Today’s project was probably one of my more useful projects. My book collection did not want to stand up on its end, so book ends were required. Not to settle with anything too simple, I decided to make them Portal themed.
Now, the idea was not mine originally. Thinkgeek (http://www.thinkgeek.com/product/e9cc/) already sells a pair of portal bookends, but why would I buy some when I could make them myself?
The first thing I had to do was get the portal guy outline and get that into CAD. I found a good resolution image of the portal logo which had the guy already split into halves and then used Inkscape’s “trace bitmap” feature to get paths of each half. From Inkscape I exported it as a .dxf and then opened it in SolidWorks. Once in SolidWorks, I fixed up the paths to make sure that the curves were physically cut able with my end mills. I used the same process to get the portal into SolidWorks.

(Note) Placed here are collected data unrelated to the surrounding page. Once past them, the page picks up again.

===== src/rtl/sipo_shift_reg_param.sv =====
// Serial-in/parallel-out shift register with framing, a registered valid/ready
// output stage and sticky overflow. Optional even-parity frames via SIPO_PARITY_EN.
module sipo_shift_reg_param #(
   parameter int WIDTH     = 8,
   parameter bit MSB_FIRST = 1'b1,
   localparam int CW       = $clog2(WIDTH + 1)
) (
   input  logic             clk,
   input  logic             rst_n,
   input  logic             d,
   input  logic             d_valid,
   input  logic             clr,
   output logic [WIDTH-1:0] q,
   output logic             q_valid,
   input  logic             q_ready,
   output logic [CW-1:0]    bit_cnt,
   output logic             overflow,
   output logic             parity_err
);

   logic [WIDTH-1:0] sh, sh_nxt;
   logic [WIDTH-1:0] q_nxt, word;
   logic [CW-1:0]    cnt_nxt;
   logic             qv_nxt, ovf_nxt;
   logic             complete, out_free;

`ifdef SIPO_PARITY_EN
   typedef enum logic {COLLECT, PARITY} state_t;
   state_t state, state_nxt;
   logic   perr_r, perr_nxt;
   assign parity_err = perr_r;
`else
   assign parity_err = 1'b0;
`endif

   function automatic logic [WIDTH-1:0] shift_in(input logic [WIDTH-1:0] s, input logic b);
      if (MSB_FIRST) return {s[WIDTH-2:0], b};
      else           return {b, s[WIDTH-1:1]};
   endfunction

   always_comb begin
      sh_nxt   = sh;
      cnt_nxt  = bit_cnt;
      q_nxt    = q;
      qv_nxt   = q_valid;
      ovf_nxt  = overflow;
      complete = 1'b0;
      word     = sh;
`ifdef SIPO_PARITY_EN
      state_nxt = state;
      perr_nxt  = perr_r;
`endif
      // The output register can take a word if empty or being drained this cycle.
      out_free = !q_valid || q_ready;
      if (q_valid && q_ready) qv_nxt = 1'b0;

      if (clr) begin
         sh_nxt  = '0;
         cnt_nxt = '0;
         ovf_nxt = 1'b0;
`ifdef SIPO_PARITY_EN
         state_nxt = COLLECT;
`endif
      end else if (d_valid) begin
`ifdef SIPO_PARITY_EN
         if (state == COLLECT) begin
            sh_nxt  = shift_in(sh, d);
            cnt_nxt = bit_cnt + CW'(1);
            if (bit_cnt == CW'(WIDTH - 1)) state_nxt = PARITY;
         end else begin
            complete  = 1'b1;
            word      = sh;
            cnt_nxt   = '0;
            state_nxt = COLLECT;
         end
`else
         sh_nxt = shift_in(sh, d);
         if (bit_cnt == CW'(WIDTH - 1)) begin
            complete = 1'b1;
            word     = sh_nxt;
            cnt_nxt  = '0;
         end else begin
            cnt_nxt = bit_cnt + CW'(1);
         end
`endif
      end

      if (complete) begin
         if (out_free) begin
            q_nxt  = word;
            qv_nxt = 1'b1;
`ifdef SIPO_PARITY_EN
            perr_nxt = (^word) ^ d;
`endif
         end else begin
            ovf_nxt = 1'b1;
         end
      end
   end

   always_ff @(posedge clk) begin
      if (!rst_n) begin
         sh       <= '0;
         bit_cnt  <= '0;
         q        <= '0;
         q_valid  <= 1'b0;
         overflow <= 1'b0;
      end else begin
         sh       <= sh_nxt;
         bit_cnt  <= cnt_nxt;
         q        <= q_nxt;
         q_valid  <= qv_nxt;
         overflow <= ovf_nxt;
      end
   end

`ifdef SIPO_PARITY_EN
   always_ff @(posedge clk) begin
      if (!rst_n) begin
         state  <= COLLECT;
         perr_r <= 1'b0;
      end else begin
         state  <= state_nxt;
         perr_r <= perr_nxt;
      end
   end
`endif

endmodule
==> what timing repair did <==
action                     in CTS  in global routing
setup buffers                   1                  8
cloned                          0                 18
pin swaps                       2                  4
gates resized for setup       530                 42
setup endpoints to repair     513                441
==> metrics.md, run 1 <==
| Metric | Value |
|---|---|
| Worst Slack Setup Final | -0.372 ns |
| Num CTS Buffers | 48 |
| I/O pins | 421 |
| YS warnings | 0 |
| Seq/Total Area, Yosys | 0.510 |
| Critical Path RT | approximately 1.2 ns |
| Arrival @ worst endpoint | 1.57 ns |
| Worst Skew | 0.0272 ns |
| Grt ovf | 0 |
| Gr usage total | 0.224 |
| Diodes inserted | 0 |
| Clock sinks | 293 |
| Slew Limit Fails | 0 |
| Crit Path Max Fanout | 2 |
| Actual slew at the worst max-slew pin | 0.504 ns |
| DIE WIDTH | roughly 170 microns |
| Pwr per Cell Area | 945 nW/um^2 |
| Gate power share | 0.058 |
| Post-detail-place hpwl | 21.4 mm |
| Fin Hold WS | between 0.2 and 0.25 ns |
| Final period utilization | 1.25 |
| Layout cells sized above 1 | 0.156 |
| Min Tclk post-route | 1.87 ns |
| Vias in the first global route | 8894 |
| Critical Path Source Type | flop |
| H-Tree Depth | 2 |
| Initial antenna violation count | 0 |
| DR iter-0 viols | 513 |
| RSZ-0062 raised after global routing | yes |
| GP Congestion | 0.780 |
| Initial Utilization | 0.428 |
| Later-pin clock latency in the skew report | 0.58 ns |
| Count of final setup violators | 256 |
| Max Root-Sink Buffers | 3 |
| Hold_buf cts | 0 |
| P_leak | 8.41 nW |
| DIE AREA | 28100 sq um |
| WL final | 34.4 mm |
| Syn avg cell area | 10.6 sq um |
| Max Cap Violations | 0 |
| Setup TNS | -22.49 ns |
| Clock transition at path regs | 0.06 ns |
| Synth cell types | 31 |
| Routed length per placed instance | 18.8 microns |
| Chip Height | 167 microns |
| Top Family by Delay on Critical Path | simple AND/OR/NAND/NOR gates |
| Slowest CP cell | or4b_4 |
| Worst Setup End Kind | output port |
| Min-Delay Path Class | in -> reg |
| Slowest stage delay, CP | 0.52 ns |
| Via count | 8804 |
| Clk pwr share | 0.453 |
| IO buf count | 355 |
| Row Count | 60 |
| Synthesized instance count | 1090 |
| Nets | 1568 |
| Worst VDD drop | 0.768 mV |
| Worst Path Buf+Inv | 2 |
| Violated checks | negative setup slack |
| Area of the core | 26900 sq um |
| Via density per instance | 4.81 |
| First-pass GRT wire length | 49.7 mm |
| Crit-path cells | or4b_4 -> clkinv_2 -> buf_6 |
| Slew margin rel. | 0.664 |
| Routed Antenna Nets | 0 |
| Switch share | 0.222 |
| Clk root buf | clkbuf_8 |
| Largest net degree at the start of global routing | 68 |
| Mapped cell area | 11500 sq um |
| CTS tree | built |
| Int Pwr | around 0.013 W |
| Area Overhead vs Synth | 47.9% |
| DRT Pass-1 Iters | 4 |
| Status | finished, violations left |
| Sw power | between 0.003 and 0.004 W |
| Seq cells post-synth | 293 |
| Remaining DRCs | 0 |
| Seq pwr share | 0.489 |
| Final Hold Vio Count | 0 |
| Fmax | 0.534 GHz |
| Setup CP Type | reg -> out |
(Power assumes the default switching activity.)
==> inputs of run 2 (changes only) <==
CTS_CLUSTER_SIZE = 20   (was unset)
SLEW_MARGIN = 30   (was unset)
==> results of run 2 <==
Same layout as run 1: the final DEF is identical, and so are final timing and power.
`src/rtl/riscv_state_dump.sv`:
```
// Debug access unit: halts the core, then dumps regfile/dmem over a
// valid/ready stream or preloads the regfile from an input stream.
module riscv_state_dump #(
  parameter int XLEN      = 32,
  parameter int NREGS     = 32,
  parameter int RIDX_W    = 5,
  parameter int MEM_DEPTH = 1024,
  parameter int MEM_AW    = 10
) (
  input  logic              clk1,
  input  logic              rst,
  input  logic              start,
  input  logic [1:0]        mode,
  input  logic [MEM_AW-1:0] mem_base,
  input  logic [MEM_AW:0]   mem_count,
  output logic              busy,
  output logic              done,
  output logic              core_halt,
  input  logic              halt_ack,
  output logic [RIDX_W-1:0] rf_raddr,
  input  logic [XLEN-1:0]   rf_rdata,
  output logic              rf_we,
  output logic [RIDX_W-1:0] rf_waddr,
  output logic [XLEN-1:0]   rf_wdata,
  output logic              dm_re,
  output logic [MEM_AW-1:0] dm_raddr,
  input  logic [XLEN-1:0]   dm_rdata,
  output logic              out_valid,
  input  logic              out_ready,
  output logic [XLEN-1:0]   out_data,
  output logic              out_tag,
  output logic              out_last,
  input  logic              in_valid,
  output logic              in_ready,
  input  logic [XLEN-1:0]   in_data
);

  typedef enum logic [2:0] {
    IDLE, HALT_WAIT, REG_DUMP, MEM_REQ,
    MEM_CAP, REG_LOAD, FINISH
  } state_t;

  localparam logic [RIDX_W-1:0] LAST_REG =
    RIDX_W'(NREGS - 1);
  localparam logic [MEM_AW-1:0] LAST_ADDR =
    MEM_AW'(MEM_DEPTH - 1);

  state_t              state;
  logic [1:0]          mode_q;
  logic [MEM_AW-1:0]   base_q;
  logic [MEM_AW:0]     count_q;
  logic [MEM_AW:0]     j;
  logic [RIDX_W-1:0]   k;
  logic                tail;

  logic                can_load;
  logic                in_hs;
  logic                reg_last;
  logic                mem_last;
  logic                to_mem;
  logic [MEM_AW-1:0]   next_addr;

  assign can_load  = !out_valid || out_ready;
  assign in_hs     = (state == REG_LOAD) &&
                     in_valid && in_ready;
  assign rf_we     = in_hs && (k != '0);
  assign rf_waddr  = in_hs ? k : '0;
  assign rf_wdata  = in_hs ? in_data : '0;
  assign reg_last  = (mode_q == 2'd0) ||
                     (mode_q == 2'd2 && count_q == '0);
  assign to_mem    = (mode_q == 2'd2) && (count_q != '0);
  assign mem_last  = (j == count_q - (MEM_AW+1)'(1));
  assign next_addr = (dm_raddr == LAST_ADDR) ? '0 :
                     dm_raddr + MEM_AW'(1);

  always_ff @(posedge clk1) begin
    if (rst) begin
      state     <= IDLE;
      mode_q    <= '0;
      base_q    <= '0;
      count_q   <= '0;
      j         <= '0;
      k         <= '0;
      tail      <= 1'b0;
      busy      <= 1'b0;
      done      <= 1'b0;
      core_halt <= 1'b0;
      rf_raddr  <= '0;
      dm_re     <= 1'b0;
      dm_raddr  <= '0;
      out_valid <= 1'b0;
      out_data  <= '0;
      out_tag   <= 1'b0;
      out_last  <= 1'b0;
      in_ready  <= 1'b0;
    end else begin
      done  <= 1'b0;
      dm_re <= 1'b0;
      if (out_valid && out_ready)
        out_valid <= 1'b0;
      unique case (state)
        IDLE: begin
          if (start) begin
            mode_q    <= mode;
            base_q    <= mem_base;
            count_q   <= mem_count;
            core_halt <= 1'b1;
            busy      <= 1'b1;
            state     <= HALT_WAIT;
          end
        end
        HALT_WAIT: begin
          if (halt_ack) begin
            unique case (mode_q)
              2'd0, 2'd2: begin
                rf_raddr <= '0;
                tail     <= 1'b0;
                state    <= REG_DUMP;
              end
              2'd1: begin
                if (count_q == '0) begin
                  done      <= 1'b1;
                  busy      <= 1'b0;
                  core_halt <= 1'b0;
                  out_valid <= 1'b0;
                  state     <= FINISH;
                end else begin
                  dm_re    <= 1'b1;
                  dm_raddr <= base_q;
                  j        <= '0;
                  tail     <= 1'b0;
                  state    <= MEM_REQ;
                end
              end
              2'd3: begin
                k        <= '0;
                in_ready <= 1'b1;
                state    <= REG_LOAD;
              end
            endcase
          end
        end
        REG_DUMP: begin
          if (!tail) begin
            if (can_load) begin
              out_valid <= 1'b1;
              out_data  <= rf_rdata;
              out_tag   <= 1'b0;
              out_last  <= (rf_raddr == LAST_REG) && reg_last;
              if (rf_raddr == LAST_REG)
                tail <= 1'b1;
              else
                rf_raddr <= rf_raddr + RIDX_W'(1);
            end
          end else if (out_ready) begin
            if (to_mem) begin
              dm_re    <= 1'b1;
              dm_raddr <= base_q;
              j        <= '0;
              tail     <= 1'b0;
              state    <= MEM_REQ;
            end else begin
              done      <= 1'b1;
              busy      <= 1'b0;
              core_halt <= 1'b0;
              out_valid <= 1'b0;
              state     <= FINISH;
            end
          end
        end
        MEM_REQ: begin
          state <= MEM_CAP;
        end
        MEM_CAP: begin
          if (tail) begin
            if (out_ready) begin
              done      <= 1'b1;
              busy      <= 1'b0;
              core_halt <= 1'b0;
              out_valid <= 1'b0;
              state     <= FINISH;
            end
          end else if (can_load) begin
            out_valid <= 1'b1;
            out_data  <= dm_rdata;
            out_tag   <= 1'b1;
            out_last  <= mem_last;
            if (mem_last) begin
              tail <= 1'b1;
            end else begin
              j        <= j + (MEM_AW+1)'(1);
              dm_raddr <= next_addr;
              dm_re    <= 1'b1;
              state    <= MEM_REQ;
            end
          end
        end
        REG_LOAD: begin
          if (in_hs) begin
            if (k == LAST_REG) begin
              in_ready  <= 1'b0;
              done      <= 1'b1;
              busy      <= 1'b0;
              core_halt <= 1'b0;
              out_valid <= 1'b0;
              state     <= FINISH;
            end else begin
              k <= k + RIDX_W'(1);
            end
          end
        end
        FINISH: begin
          state <= IDLE;
        end
        default: state <= IDLE;
      endcase
    end
  end

endmodule
```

In SolidWorks I scaled the imported paths and added slots and tabs for attachment. I also designed the bottom plates and traced parts of the guy outline to make supports for the uprights. I was worried that just the outline would not make for a strong enough portal section.
The guy outlines have tabs that are designed to slot into the portal and base sections. The portals and bases have corresponding slots to receive the tabs. The leg braces are the exact paths of the guy outlines, and also have tabs that insert into the base.
The next step was actually cutting the parts out. Of course I used my shapeoko 2 (which I recently/finally got up and running again!). I used 1/8″ Acrylic in clear, black, orange and blue for each different part. The first part I tried to cut I ran my machine waaaay too fast. I had a feed rate of 30 inches per minute, which as I found out later, was double what I should be using. As a result of running too fast, the first part came out wrong. The slots where off and the outline was imperfect.
Once I changed my milling settings, things started running very nicely. In the end the settings I used were 15 IPM with a .02″ step down per pass. My router speed controller was set at the top end of the medium range. These settings worked for every one of the parts. The milling bit I was using was a 1/16″ Square end mill. The longest cutting time was the portal pieces, taking about 25 minutes each.
Once all 8 pieces were cut out, assembly was quick and easy. I actually forgot to leave clearance on the tabs from the guy outlines into the portal pieces, but with a little force, they popped in and did NOT want to move anywhere else.
First step was a dry fit to make sure everything fit. Spoiler: it did.
After dry fit, super glue was used to make sure everything stayed in place. I did not actually use super glue on the tabs and slots because they were already so tight just with friction. The clear leg braces were edge glued to the guy outlines and then glued into the bases.
I was very, very pleased how well these looked when they were done. They even work too.